Question

The process that produces Sonora Bars (a type of candy) is intended to produce bars with a mean weight of 56 gm. The process standard deviation is known to be 0.77 gm. A random sample of 49 candy bars yields a mean weight of 55.82 gm. Find the p-value for a test to see whether the candy bars are smaller than they are supposed to be?

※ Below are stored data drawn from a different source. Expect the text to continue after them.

`src/rtl/loader_pkg.sv`:
```
// ============================================================================
// Module : loader_pkg
// Brief  : Shared state encoding and constants for the program loader.
// Rev    : 1.0  initial release
// ============================================================================
`default_nettype none

package loader_pkg;

  typedef enum logic [2:0] {
    ST_IDLE  = 3'd0,
    ST_LOAD  = 3'd1,
    ST_WRITE = 3'd2,
    ST_CHECK = 3'd3,
    ST_DONE  = 3'd4
  } state_t;

  localparam int          WORD_BYTES  = 4;
  localparam logic [31:0] ADDR_STRIDE = 32'd4;

endpackage

`default_nettype wire

```
`src/rtl/byte_assembler.sv`:
```
// ============================================================================
// Module : byte_assembler
// Brief  : Packs accepted stream bytes into a little-endian 32-bit word.
// Rev    : 1.0  initial release
// ============================================================================
`default_nettype none

module byte_assembler
  import loader_pkg::*;
(
  input  logic        clk,
  input  logic        rst_n,
  input  logic        i_clear,
  input  logic        i_accept,
  input  logic [7:0]  i_byte,
  output logic [31:0] o_word,
  output logic        o_word_complete
);

  localparam int IDX_W = $clog2(WORD_BYTES);

  logic [IDX_W-1:0] r_idx;
  logic [31:0]      r_word;

  // Shifting in from the top leaves byte 0 in bits [7:0] after four bytes.
  always_ff @(posedge clk) begin
    if (!rst_n) begin
      r_idx  <= '0;
      r_word <= '0;
    end else if (i_clear) begin
      r_idx  <= '0;
      r_word <= '0;
    end else if (i_accept) begin
      r_idx  <= r_idx + IDX_W'(1);
      r_word <= {i_byte, r_word[31:8]};
    end
  end

  assign o_word          = r_word;
  assign o_word_complete = i_accept && (r_idx == IDX_W'(WORD_BYTES - 1));

endmodule

`default_nettype wire

```
`src/rtl/program_loader.sv`:
```
// ============================================================================
// Module : program_loader
// Brief  : Loads a byte stream into instruction memory, holding the CPU in
//          reset until done. Optional checksum: PROGRAM_LOADER_CHECKSUM_EN.
// Rev    : 1.0  initial release
// ============================================================================
`default_nettype none

module program_loader
  import loader_pkg::*;
#(
  parameter logic [31:0] BASE_ADDR   = 32'h0000_0000,
  parameter int          DEPTH_WORDS = 64,
  parameter int          CNT_W       = 16
) (
  input  logic             clk,
  input  logic             rst_n,
  input  logic             i_start,
  input  logic [CNT_W-1:0] i_word_count,
  input  logic             i_byte_valid,
  input  logic [7:0]       i_byte_data,
  output logic             o_byte_ready,
  output logic             o_wr_en,
  output logic [31:0]      o_wr_addr,
  output logic [31:0]      o_wr_data,
  output logic             o_busy,
  output logic             o_done,
  output logic             o_error,
  output logic             o_cpu_reset_n,
  output logic [CNT_W-1:0] o_words_written
);

  localparam logic [CNT_W-1:0] c_depth = CNT_W'(DEPTH_WORDS);

  state_t           r_state;
  logic [CNT_W-1:0] r_count;
  logic [CNT_W-1:0] r_words_written;
  logic             r_byte_ready;
  logic             r_wr_en;
  logic [31:0]      r_wr_addr;
  logic [31:0]      r_wr_data;
  logic             r_busy;
  logic             r_done;
  logic             r_error;
  logic             r_cpu_reset_n;
`ifdef PROGRAM_LOADER_CHECKSUM_EN
  logic [31:0]      r_sum;
  logic             r_chk_pend;
`endif

  logic             w_start_ok;
  logic             w_accept;
  logic [31:0]      w_word;
  logic             w_word_complete;
  logic [CNT_W-1:0] w_ww_next;

  assign w_start_ok = i_start && ((r_state == ST_IDLE) || (r_state == ST_DONE));
  assign w_accept   = i_byte_valid && r_byte_ready;
  assign w_ww_next  = r_words_written + CNT_W'(1);

  byte_assembler u_asm (
    .clk             (clk),
    .rst_n           (rst_n),
    .i_clear         (w_start_ok),
    .i_accept        (w_accept),
    .i_byte          (i_byte_data),
    .o_word          (w_word),
    .o_word_complete (w_word_complete)
  );

  always_ff @(posedge clk) begin
    if (!rst_n) begin
      r_state         <= ST_IDLE;
      r_count         <= '0;
      r_words_written <= '0;
      r_byte_ready    <= 1'b0;
      r_wr_en         <= 1'b0;
      r_wr_addr       <= BASE_ADDR;
      r_wr_data       <= '0;
      r_busy          <= 1'b0;
      r_done          <= 1'b0;
      r_error         <= 1'b0;
      r_cpu_reset_n   <= 1'b0;
`ifdef PROGRAM_LOADER_CHECKSUM_EN
      r_sum           <= '0;
      r_chk_pend      <= 1'b0;
`endif
    end else begin
      r_wr_en <= 1'b0;
      case (r_state)
        ST_IDLE, ST_DONE: begin
          if (i_start) begin
            if (i_word_count == '0) begin
              r_state         <= ST_DONE;
              r_words_written <= '0;
              r_busy          <= 1'b0;
              r_done          <= 1'b1;
              r_error         <= 1'b0;
              r_cpu_reset_n   <= 1'b1;
            end else if (i_word_count > c_depth) begin
              r_state       <= ST_IDLE;
              r_done        <= 1'b0;
              r_error       <= 1'b1;
              r_cpu_reset_n <= 1'b0;
            end else begin
              r_state         <= ST_LOAD;
              r_count         <= i_word_count;
              r_words_written <= '0;
              r_byte_ready    <= 1'b1;
              r_busy          <= 1'b1;
              r_done          <= 1'b0;
              r_error         <= 1'b0;
              r_cpu_reset_n   <= 1'b0;
`ifdef PROGRAM_LOADER_CHECKSUM_EN
              r_sum           <= '0;
              r_chk_pend      <= 1'b0;
`endif
            end
          end
        end
        ST_LOAD: begin
          if (w_word_complete) begin
            r_state      <= ST_WRITE;
            r_byte_ready <= 1'b0;
          end
        end
        ST_WRITE: begin
          r_wr_en         <= 1'b1;
          r_wr_addr       <= BASE_ADDR + 32'(r_words_written) * ADDR_STRIDE;
          r_wr_data       <= w_word;
          r_words_written <= w_ww_next;
`ifdef PROGRAM_LOADER_CHECKSUM_EN
          r_sum           <= r_sum + w_word;
`endif
          if (w_ww_next == r_count) begin
`ifdef PROGRAM_LOADER_CHECKSUM_EN
            r_state      <= ST_CHECK;
            r_byte_ready <= 1'b1;
`else
            r_state       <= ST_DONE;
            r_busy        <= 1'b0;
            r_done        <= 1'b1;
            r_cpu_reset_n <= 1'b1;
`endif
          end else begin
            r_state      <= ST_LOAD;
            r_byte_ready <= 1'b1;
          end
        end
`ifdef PROGRAM_LOADER_CHECKSUM_EN
        // Compare one cycle after the last checksum byte so the assembled word is settled.
        ST_CHECK: begin
          if (r_chk_pend) begin
            r_chk_pend    <= 1'b0;
            r_state       <= ST_DONE;
            r_busy        <= 1'b0;
            r_done        <= 1'b1;
            r_error       <= (w_word != r_sum);
            r_cpu_reset_n <= (w_word == r_sum);
          end else if (w_word_complete) begin
            r_byte_ready <= 1'b0;
            r_chk_pend   <= 1'b1;
          end
        end
`endif
        default: begin
          r_state      <= ST_IDLE;
          r_byte_ready <= 1'b0;
          r_busy       <= 1'b0;
        end
      endcase
    end
  end

  assign o_byte_ready    = r_byte_ready;
  assign o_wr_en         = r_wr_en;
  assign o_wr_addr       = r_wr_addr;
  assign o_wr_data       = r_wr_data;
  assign o_busy          = r_busy;
  assign o_done          = r_done;
  assign o_error         = r_error;
  assign o_cpu_reset_n   = r_cpu_reset_n;
  assign o_words_written = r_words_written;

endmodule

`default_nettype wire
```
`config.mk`:
```
export PLATFORM = sky130hd
export DESIGN_NAME = program_loader
export DESIGN_NICKNAME = d
export VERILOG_FILES = /design/src/rtl/loader_pkg.sv /design/src/rtl/byte_assembler.sv /design/src/rtl/program_loader.sv
export SDC_FILE = /design/constraint.sdc
export NUM_CORES = 1
export LEC_CHECK = 0
export CORE_MARGIN = 1
export CORE_UTILIZATION = 51
export DETAILED_ROUTE_END_ITERATION = 8
export PLACE_DENSITY_LB_ADDON = 0.1
export SYNTH_ARGS = -nofsm -noshare
export SYNTH_HDL_FRONTEND = slang
export SYNTH_HIERARCHICAL = 1
export SYNTH_SLANG_ARGS = --single-unit
```
`constraint.sdc`:
```
create_clock -name clk -period 3 [get_ports clk]
set_input_delay 0.6 -clock clk [delete_from_list [all_inputs] [get_ports clk]]
set_output_delay 0.6 -clock clk [all_outputs]
set_load 0.02 [all_outputs]
```
Word-level counts from Yosys, hierarchy flattened
Index checks and enable logic that the tools add are counted.

word-level totals
  bits in latches = 0
  bits of input ports = 28
  ROM bits = 0
  RAM bits = 0
  flip-flop bits (word level) = 122
  memories kept = 0

cells by class
  $mul = 0
  $add $sub $neg = 2
  reduce and logical (&&, ||, !) cells = 16
  order comparisons = 1
  shift operators = 0
  bitwise gates (word level) = 4
  muxes and demuxes = 27
  eq/ne operators = 12
  div/mod/pow operators = 0

operator list
  kind                                                 count
  2-to-1 mux 16 bit                                    3
  one-hot mux 16 bit (2 select lines)                  1
  adder 16 x 1 -> 16 bit, second input constant        1
  == test 16 bit                                       1
  > comparator 16 x 7 -> 1 bit, second input constant  1
  logical NOT 16 bit                                   1
  2-to-1 mux 1 bit                                     15
  2-to-1 mux 3 bit                                     4
  inequality test 2 bit, second input constant         5
  one-hot mux 3 bit (3 select lines)                   1
  AND reduction 4 bit                                  2
  one-hot mux 1 bit (3 select lines)                   2
  AND reduction 3 bit                                  2
  AND reduction 5 bit                                  1
  NOT 1 bit                                            4
  AND reduction 2 bit                                  2
  OR reduction 2 bit                                   2
  == test 3 x 1 -> 1 bit, second input constant        1
  == test 3 x 2 -> 1 bit, second input constant        1
  == test 3 bit, second input constant                 1
  logical AND 1 bit                                    3
  logical NOT 3 bit                                    1
  inequality test 3 bit, second input constant         1
  adder 2 x 1 -> 2 bit, second input constant          1
  other kinds (5)                                      5

Longest topological paths before layout
Gate-level depths: netlist (run 1).

  depth after elaboration = 5
  gate-level depth with buffers = 8

Hierarchy
The synthesis (run 1) kept the hierarchy.

by module, submodules not included
  module          seq. area each (µm²)  times used  area an instance (µm²)  cells each
  program_loader  1761.7                1           4214.0                  513
  byte_assembler  680.7                 1           1272.5                  113

Worst setup path before layout (run 1)
OpenSTA, ideal clock, no wires.

  path type = input -> register
  start = in i_word_count[0]
  end = reg r_count[6]
  setup time = 0.116 ns
  arrival time = 2.286 ns
  data required time = 2.884 ns
  slack = 0.598 ns
  cell stages on the path = 8
  cells stage by stage = or4_4 -> o31a_1 -> nand2b_4 -> or3_1 -> buf_6 -> buf_6 -> mux2i_1 -> nor2b_1

between the ends
  cells in the longest elaborated chain, start to end = 3
  elaborated cells on any way between the ends = 5
  classes of those cells = order compare: 1; bitwise: 2; reduce/logical: 2

ends and longest elaborated chain
  item                                                                       line                                         source
  start, declared                                                            program_loader.sv:19                         input logic [CNT_W-1:0] i_word_count,
  > comparator 16 x 7 -> 1 bit / logical NOT 16 bit (equally long branches)  program_loader.sv:100, program_loader.sv:93
  NOT 1 bit (no line)                                                        n/a
  AND reduction 4 bit (no line) *                                            n/a
  end signal, assigned                                                       program_loader.sv:107                        r_count <= i_word_count;
  end, declared                                                              program_loader.sv:36                         logic [CNT_W-1:0] r_count;

Mark *: on every way between the ends. The rest lies on a longest branch, timed or not.
A chain may end at the register's enable or synchronous reset.

Final worst setup path (run 1)
  start = reg r_words_written[3] (netlist: o_words_written[3])
  end = reg r_byte_ready (netlist: o_byte_ready)

between the ends
  cells in the longest elaborated chain, start to end = 4

ends and longest elaborated chain
  item                             line                   source
  start, declared                  program_loader.sv:37   logic [CNT_W-1:0] r_words_written;
  start signal, assigned           program_loader.sv:131  r_words_written <= w_ww_next;
  adder 16 x 1 -> 16 bit           program_loader.sv:59   assign w_ww_next = r_words_written + CNT_W'(1);
  == test 16 bit                   program_loader.sv:135  if (w_ww_next == r_count) begin
  inequality test 2 bit (no line)  n/a
  AND reduction 5 bit (no line)    n/a
  end signal, assigned             program_loader.sv:76   r_byte_ready <= 1'b0;
  end signal, assigned             program_loader.sv:124  r_byte_ready <= 1'b0;
  end signal, assigned             program_loader.sv:147  r_byte_ready <= 1'b1;
  end, declared                    program_loader.sv:38   logic r_byte_ready;

Every way passes these cells.
==> src/rtl/rsa_modexp_ctrl.sv <==
// rsa_modexp_ctrl: sequencer for msg^exp mod N using left-to-right binary
// square-and-multiply. Each step goes to an external modular multiplier
// through a start/done handshake. The block also has a per-operation
// watchdog and a saturating count of multiplier operations.
module rsa_modexp_ctrl #(
   parameter int WIDTH   = 32,
   parameter int EXP_W   = 32,
   parameter int TIMEOUT = 1024
) (
   input  logic             clk,
   input  logic             rst,
   input  logic             start,
   input  logic [WIDTH-1:0] msg,
   input  logic [EXP_W-1:0] exp,
   output logic             busy,
   output logic             done,
   output logic [WIDTH-1:0] result,
   output logic             err,
   output logic [7:0]       mm_ops,
   output logic             mm_start,
   output logic [WIDTH-1:0] mm_a,
   output logic [WIDTH-1:0] mm_b,
   input  logic             mm_done,
   input  logic [WIDTH-1:0] mm_p
);

   localparam int CW = (EXP_W > 1) ? $clog2(EXP_W) : 1;
   localparam int TW = $clog2(TIMEOUT + 1);
   localparam logic [TW-1:0] TLIM    = TW'(TIMEOUT - 1);
   localparam logic [CW-1:0] CNT_TOP = CW'(EXP_W - 1);

   typedef enum logic [2:0] {
      S_IDLE, S_SCAN, S_SQ_REQ, S_SQ_WAIT, S_MUL_REQ, S_MUL_WAIT, S_FIN
   } state_t;

   state_t           state_q, state_d;
   logic [WIDTH-1:0] acc_q, acc_d;
   logic [WIDTH-1:0] m_q, m_d;
   logic [EXP_W-1:0] e_q, e_d;
   // cnt holds the bit index of the exponent bit currently at e_q's MSB
   logic [CW-1:0]    cnt_q, cnt_d;
   logic [TW-1:0]    tmr_q, tmr_d;
   logic             start_prev_q;
   logic [7:0]       ops_q, ops_d;
   logic             err_q, err_d;
   logic [WIDTH-1:0] res_q, res_d;
   logic [WIDTH-1:0] mma_q, mma_d;
   logic [WIDTH-1:0] mmb_q, mmb_d;
   logic             accept;

   assign accept   = (state_q == S_IDLE) && start && !start_prev_q;
   assign busy     = (state_q != S_IDLE);
   assign done     = (state_q == S_FIN);
   assign result   = res_q;
   assign err      = err_q;
   assign mm_ops   = ops_q;
   assign mm_a     = mma_q;
   assign mm_b     = mmb_q;

   // State register and datapath registers; reset aborts any run in flight
   always_ff @(posedge clk or posedge rst) begin
      if (rst) begin
         state_q      <= S_IDLE;
         acc_q        <= '0;
         m_q          <= '0;
         e_q          <= '0;
         cnt_q        <= '0;
         tmr_q        <= '0;
         start_prev_q <= 1'b0;
         ops_q        <= '0;
         err_q        <= 1'b0;
         res_q        <= '0;
         mma_q        <= '0;
         mmb_q        <= '0;
      end else begin
         state_q      <= state_d;
         acc_q        <= acc_d;
         m_q          <= m_d;
         e_q          <= e_d;
         cnt_q        <= cnt_d;
         tmr_q        <= tmr_d;
         start_prev_q <= start;
         ops_q        <= ops_d;
         err_q        <= err_d;
         res_q        <= res_d;
         mma_q        <= mma_d;
         mmb_q        <= mmb_d;
      end
   end

   // Next-state logic: exponent scan, square/multiply sequencing, watchdog
   always_comb begin
      state_d  = state_q;
      acc_d    = acc_q;
      m_d      = m_q;
      e_d      = e_q;
      cnt_d    = cnt_q;
      tmr_d    = tmr_q;
      ops_d    = ops_q;
      err_d    = err_q;
      res_d    = res_q;
      mma_d    = mma_q;
      mmb_d    = mmb_q;
      mm_start = 1'b0;

      case (state_q)
         S_IDLE: begin
            if (accept) begin
               m_d   = msg;
               e_d   = exp;
               cnt_d = CNT_TOP;
               ops_d = '0;
               err_d = 1'b0;
               if (exp == '0) begin
                  acc_d   = WIDTH'(1);
                  state_d = S_FIN;
               end else begin
                  state_d = S_SCAN;
               end
            end
         end
         S_SCAN: begin
            // skip leading zeros; the leading one seeds acc with the base
            e_d = e_q << 1;
            if (e_q[EXP_W-1]) begin
               acc_d = m_q;
               if (cnt_q == '0) begin
                  state_d = S_FIN;
               end else begin
                  cnt_d   = cnt_q - 1'b1;
                  state_d = S_SQ_REQ;
               end
            end else begin
               cnt_d = cnt_q - 1'b1;
            end
         end
         S_SQ_REQ, S_MUL_REQ: begin
            mm_start = 1'b1;
            ops_d    = (ops_q == 8'hFF) ? ops_q : ops_q + 8'd1;
            tmr_d    = '0;
            state_d  = (state_q == S_SQ_REQ) ? S_SQ_WAIT : S_MUL_WAIT;
         end
         S_SQ_WAIT, S_MUL_WAIT: begin
            if (mm_done) begin
               acc_d = mm_p;
               if ((state_q == S_SQ_WAIT) && e_q[EXP_W-1]) begin
                  state_d = S_MUL_REQ;
               end else begin
                  // current bit fully processed; bit 0 ends the run
                  e_d = e_q << 1;
                  if (cnt_q == '0) begin
                     state_d = S_FIN;
                  end else begin
                     cnt_d   = cnt_q - 1'b1;
                     state_d = S_SQ_REQ;
                  end
               end
            end else if (tmr_q == TLIM) begin
               err_d   = 1'b1;
               state_d = S_IDLE;
            end else begin
               tmr_d = tmr_q + 1'b1;
            end
         end
         S_FIN: begin
            state_d = S_IDLE;
         end
         default: begin
            state_d = S_IDLE;
         end
      endcase

      // result becomes visible in the FIN cycle, alongside done
      if (state_d == S_FIN) begin
         res_d = acc_d;
      end
      // operands load on entry to REQ and hold through the matching WAIT
      if (state_d == S_SQ_REQ) begin
         mma_d = acc_d;
         mmb_d = acc_d;
      end else if (state_d == S_MUL_REQ) begin
         mma_d = acc_d;
         mmb_d = m_d;
      end
   end

endmodule
==> config.mk <==
export PLATFORM = sky130hd
export DESIGN_NAME = rsa_modexp_ctrl
export DESIGN_NICKNAME = d
export VERILOG_FILES = /design/src/rtl/rsa_modexp_ctrl.sv
export SDC_FILE = /design/constraint.sdc
export NUM_CORES = 1
export LEC_CHECK = 0
export BUFFER_PORTS_ARGS = -buffer_cell sky130_fd_sc_hd__buf_4
export CAP_MARGIN = 30
export CORE_UTILIZATION = 55
export CTS_BUF_LIST = sky130_fd_sc_hd__clkbuf_4 sky130_fd_sc_hd__clkbuf_8
export DETAILED_ROUTE_END_ITERATION = 6
export PLACE_DENSITY = 0.76
export SETUP_SLACK_MARGIN = 0.02
export SLEW_MARGIN = 20
export SYNTH_ARGS = -nofsm -noshare
export SYNTH_HDL_FRONTEND = slang
export SYNTH_SLANG_ARGS = --single-unit
==> constraint.sdc <==
create_clock -name clk -period 8.55 [get_ports clk]
set_input_delay 0.855 -clock clk [delete_from_list [all_inputs] [get_ports clk]]
set_output_delay 0.855 -clock clk [all_outputs]
set_load 0.02 [all_outputs]
==> summary.md <==
| Metric | Value |
|---|---|
| Fill cells | `1,253` |
| Worst VDD drop | `211 uV` |
| Hold Buf Count CTS | `0` |
| Vias in the first global route | `7,558` |
| Post-synthesis register bit count | `221` |
| RSZ-0062 raised after global routing | `false` |
| Syn_area_per_cell | `10.9 um^2` |
| HPWL Detailed | `15,300 um` |
| Slew HR | `27.0%` |
| Critical path peak fanout | `39` |
| Full die area | `0.0182 mm^2` |
| Initial core utilization | `56.2%` |
| First-pass GRT wire length | `38,800 um` |
| LEAKAGE | `6.08 nW` |
| Post-synth ARST share | `100%` |
| Pwr Density | `390 mW/mm^2` |
| Clk_lat worst skew | `530 ps` |
| ANT cells | `0` |
| Max cap viols | `0` |
| Post-CTS setup buffer count | `0` |
| TritonRoute pass-1 iters | `7` |
| Synth warn | `0` |
| Worst-case clock buffer depth | `3` |
| Port buffer count | `207` |
| # setup viols final | `0` |
| CTS H-tree lvls | `2` |
| CTS root buf | `clkbuf_8` |
| Setup Crit Path Kind | `flip-flop to flip-flop` |
| F_max | `249 MHz` |
| Multi-input logic area | `0.00386 mm^2` |
| Via/cell ratio | `5.54` |
| Via Count | `7,446` |
| Mapped Nets | `991` |
| Placer Congestion | `0.797` |
| CP peak stage delay | `850 ps` |
| Post-CTS resize count | `0` |
| Largest net degree at the start of global routing | `100` |
| CP max stage cell | `a22oi_4` |
| # nets final | `1,196` |
| Num CTS Buffers | `37` |
| Max-slew violations | `0` |
| GRT overflow | `0` |
| Initial antenna violation count | `0` |
| CP Capture Type | `flip-flop` |
| CTS Sinks | `221` |
| Layout cell share with drive strength beyond 1 | `33.5%` |
| Critical Path RT | `8960 ps` |
| Layout area overhead | `27.1%` |
| Arrival time at the worst endpoint | `4430 ps` |
| TritonCTS clock tree | `built` |
| Power consumption | `4.82 mW` |
| CP startpoint kind | `flip-flop` |
| Register Area | `0.00553 mm^2` |
| Netlist cell types | `58` |
| Drt initial violations | `381` |
| Core ar. | `0.0173 mm^2` |
| Worst min path class | `input port to flip-flop` |
| Antenna viol nets, final | `0` |
| Worst-path cell chain | `or3_1 -> or2_2 -> or3_4 -> a22oi_4 -> o21ai_0 -> mux2_1` |
| Most frequent cells in the layout | `dfrtp_1, buf_4, nand2_1, mux2_2, mux2_1` |
| Worst-Margin Slew | `1100 ps` |
| Sequential share of the synthesized area | `56.9%` |
| Gate Count Post-Synth | `888` |
| GRT Util Overall | `27.4%` |
| Minimum clock period | `4020 ps` |
| Fin Clk Skew | `16.6 ps` |
| IO Pins | `208` |
| Number of flops mapped to enable cells by yosys | `0` |
| Synth Flop Type | `dfrtp_1` |
| Routed WL per cell | `17.8 um` |
| DRC Markers | `0` |
| Post-Syn Area | `0.00972 mm^2` |
| Die width | `135 um` |
| CTS clk-pin slew, worst paths | `60 ps` |
| FP Rows | `48` |
| WL final | `23,900 um` |
| Final TNS setup | `0 ps` |
| Period utilization | `47.0%` |
| Status | `complete, no violations` |
| Commonest non-fill, non-tap cell in the layout | `dfrtp_1` |
| Die Ht | `135 um` |
| Final Hold Fails | `0` |
==> worst max-delay path: cells and delay by family, from the launching register on <==
kind / cells / cell delay [ps]
mux: 1 / 370
simple gates: 3 / 1740
flops: 1 / 570
compound gates: 2 / 1200
==> worst paths after layout <==
check | end | slack [ps] | cells after the start | from
max | mm_a[31] | 4530 | 6 | state_q[2]
min | start_prev_q | 450 | 1 | start
max reg2reg | mm_a[31] | 4530 | 6 | state_q[2]
min reg2reg | e_q[0] | 480 | 2 | e_q[0]
max in group asynchronous | mm_b[22] | 6570 | 4 | rst
min in group asynchronous | result[4] | 460 | 2 | rst
==> logic make-up after synthesis <==
| family | share of synthesized area (%) |
|---|---|
| adders and majority gates | 0.386 |
| AOI/OAI and AO/OA | 9.63 |
| buffers and inverters | 4.06 |
| xor gates and xnor gates | 1.08 |
| muxes | 14.7 |
| DFF | 56.9 |
| and+or+nand+nor | 13.2 |
==> final cells by class <==
type	instances	area share [%]
Clock buffer	57	5.90
Multi-Input combinational cell	575	31.2
Inverter	39	1.25
Clock inverter	9	0.790
Timing Repair Buffer	219	13.8
Sequential cell	221	44.8
Tap cell	225	2.28
==> metrics by stage <==
stage	util (%)	instance area (um^2)	std cells	hold WS, ps	setup WS, ps
after floorplan	-	9720	888	439	1650
after global placement	66.1	11400	1275	457	4560
after detailed placement	66.6	11500	1279	462	4510
after CTS	71.4	12400	1345	428	4560
after global routing	71.4	12400	1345	428	4370
final	71.4	12400	1345	454	4530
==> synth_stat cells, types with 2 or more instances <==
| library cell | n | share of area (%) |
|---|---|---|
| a21oi_1 | 8 | 0.41 |
| a22o_1 | 5 | 0.45 |
| a22oi_1 | 31 | 2.4 |
| a31oi_1 | 32 | 2.1 |
| and3_1 | 3 | 0.19 |
| buf_1 | 3 | 0.12 |
| buf_2 | 15 | 0.77 |
| buf_4 | 2 | 0.15 |
| buf_6 | 3 | 0.35 |
| clkbuf_1 | 30 | 1.2 |
| dfrtp_1 | 221 | 57 |
| ha_1 | 3 | 0.39 |
| inv_1 | 38 | 1.5 |
| mux2_1 | 55 | 6.4 |
| mux2_2 | 71 | 8.2 |
| nand2_1 | 184 | 7.1 |
| nand2b_1 | 4 | 0.26 |
| nand3_1 | 9 | 0.46 |
| nand4_1 | 6 | 0.39 |
| nor2_1 | 50 | 1.9 |
| nor2b_1 | 3 | 0.19 |
| nor3_1 | 4 | 0.21 |
| nor3b_1 | 3 | 0.23 |
| nor4_1 | 9 | 0.58 |
| nor4bb_1 | 2 | 0.21 |
| o21ai_0 | 17 | 0.88 |
| o21ai_1 | 31 | 1.6 |
| o22ai_1 | 2 | 0.13 |
| or3_1 | 5 | 0.32 |
| xnor2_1 | 6 | 0.54 |
| xor2_1 | 6 | 0.54 |
==> flip-flops by register name, indices dropped and copies added (netlist names) <==
register      count
acc_q            32
cnt_q             5
e_q              32
err               1
m_q              32
mm_a             32
mm_b             32
mm_ops            8
result           32
start_prev_q      1
state_q           3
tmr_q            11
==> per-layer routing <==
metal	share of wire [%]	wire length (um)	up-vias	global-route usage, %
li1	-	-	3489	-
met1	43	10300	3661	36.5
met2	47	11300	240	43.1
met3	7.1	1690	56	7.02
met4	2.6	634	0	10.9
met5	0	0	-	0
==> report_power, final <==
group	leakage (nW)	total [mW]	switching, mW	internal, mW
clock network	0.438	1.02	0.419	0.604
registers	2.82	1.73	0.270	1.46
logic	2.82	2.06	1.19	0.865
total	6.08	4.82	1.88	2.93
Note: power is estimated with default switching activity, not from simulation.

Please explain why this is a t or z test and show the p val step in detail with the Excel command used to obtain the answer. Also, if this is norm.s.dist, explain why you can use a standard normal distribution here?

Answer 1

Given that,
population mean(u)=56
standard deviation, σ =0.77
sample mean, x =55.82
number (n)=49
null, Ho: μ=56
alternate, H1: μ<56
level of significance, α = 0.05
from standard normal table,left tailed z α/2 =1.645
since our test is left-tailed
reject Ho, if zo < -1.645
we use test statistic (z) = x-u/(s.d/sqrt(n))
zo = 55.82-56/(0.77/sqrt(49)
zo = -1.64
| zo | = 1.64
critical value
the value of |z α| at los 5% is 1.645
we got |zo| =1.64 & | z α | = 1.645
make decision
hence value of |zo | < | z α | and here we do not reject Ho
p-value : left tail - ha : ( p < -1.64 ) = 0.05
hence value of p0.05 < 0.05, here we do not reject Ho
ANSWERS
---------------
null, Ho: μ=56
alternate, H1: μ<56
test statistic: -1.64
critical value: -1.645
decision: do not reject Ho
p-value: 0.05
we do not have enough evidence to support the claim that whether the candy bars are smaller than they are supposed to be.